Schrödinger's Cat and Quantum Cryptology
By Michael Fiorito, MDS
Whenever you buy something online, you’re benefiting from the mathematics of encryption. Can today’s encryption be hacked?
The short answer is that it is extraordinarily difficult, but not impossible. With enough computing power and skilled mathematicians, hackers can crack today’s math based encryption.
In search of greater security, a new generation of code makers has been turning from math to physics. These cryptologists exploit the laws of quantum mechanics, pioneered by Erwin Schrödinger, to send messages that are provably unhackable.
This new field called is called quantum cryptography.
Quantum cryptography draws its strength from the weirdness of sub-atomic particles. Sub-atomic particles are able to simultaneously exist in more than one place or more than one state of being at a time. They choose how to behave only when they bump into something else or when we measure their properties.
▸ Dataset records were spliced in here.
===== config.mk =====
export PLATFORM = sky130hd
export DESIGN_NAME = ecc_mem_top
export DESIGN_NICKNAME = d
export VERILOG_FILES = /design/src/ecc_mem_pkg.sv /design/src/ecc_58_cal.sv /design/src/ecc_mem_array.sv /design/src/ecc_mem_ctrl.sv /design/src/ecc_err_log.sv /design/src/ecc_mem_top.sv
export SDC_FILE = /design/constraint.sdc
export NUM_CORES = 2
export LEC_CHECK = 0
export ABC_AREA = 1
export BUFFER_PORTS_ARGS = -buffer_cell sky130_fd_sc_hd__buf_2
export CORE_MARGIN = 5
export CORE_UTILIZATION = 25
export CTS_BUF_LIST = sky130_fd_sc_hd__clkbuf_8
export DETAILED_ROUTE_END_ITERATION = 10
export HOLD_SLACK_MARGIN = 0.15
export MAX_ROUTING_LAYER = met4
export PLACE_DENSITY_LB_ADDON = 0.1
export REMOVE_ABC_BUFFERS = 1
export SETUP_SLACK_MARGIN = 0.5
export SKIP_CTS_REPAIR_TIMING = 1
export SLEW_MARGIN = 10
export SYNTH_ARGS = -nofsm -noshare
export SYNTH_HDL_FRONTEND = slang
export SYNTH_MEMORY_MAX_BITS = 65536
export SYNTH_SLANG_ARGS = --single-unit

===== constraint.sdc =====
create_clock -name clk -period 13.7 [get_ports clk]
set_input_delay 0.685 -clock clk [delete_from_list [all_inputs] [get_ports clk]]
set_output_delay 0.685 -clock clk [all_outputs]
set_load 0.05 [all_outputs]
A quantum key encodes and sends the information needed to decrypt a message in the fuzzy properties of particles, typically light particles. Eavesdroppers trying to steal the key must make measurements of those particles to do so. Because those measurements change the particles’ behavior, they introduce errors that can be detected and alert users that a key has been compromised and should not be used to encode information.
Quantum cryptography therefore makes hacking detectable and consequently more secure.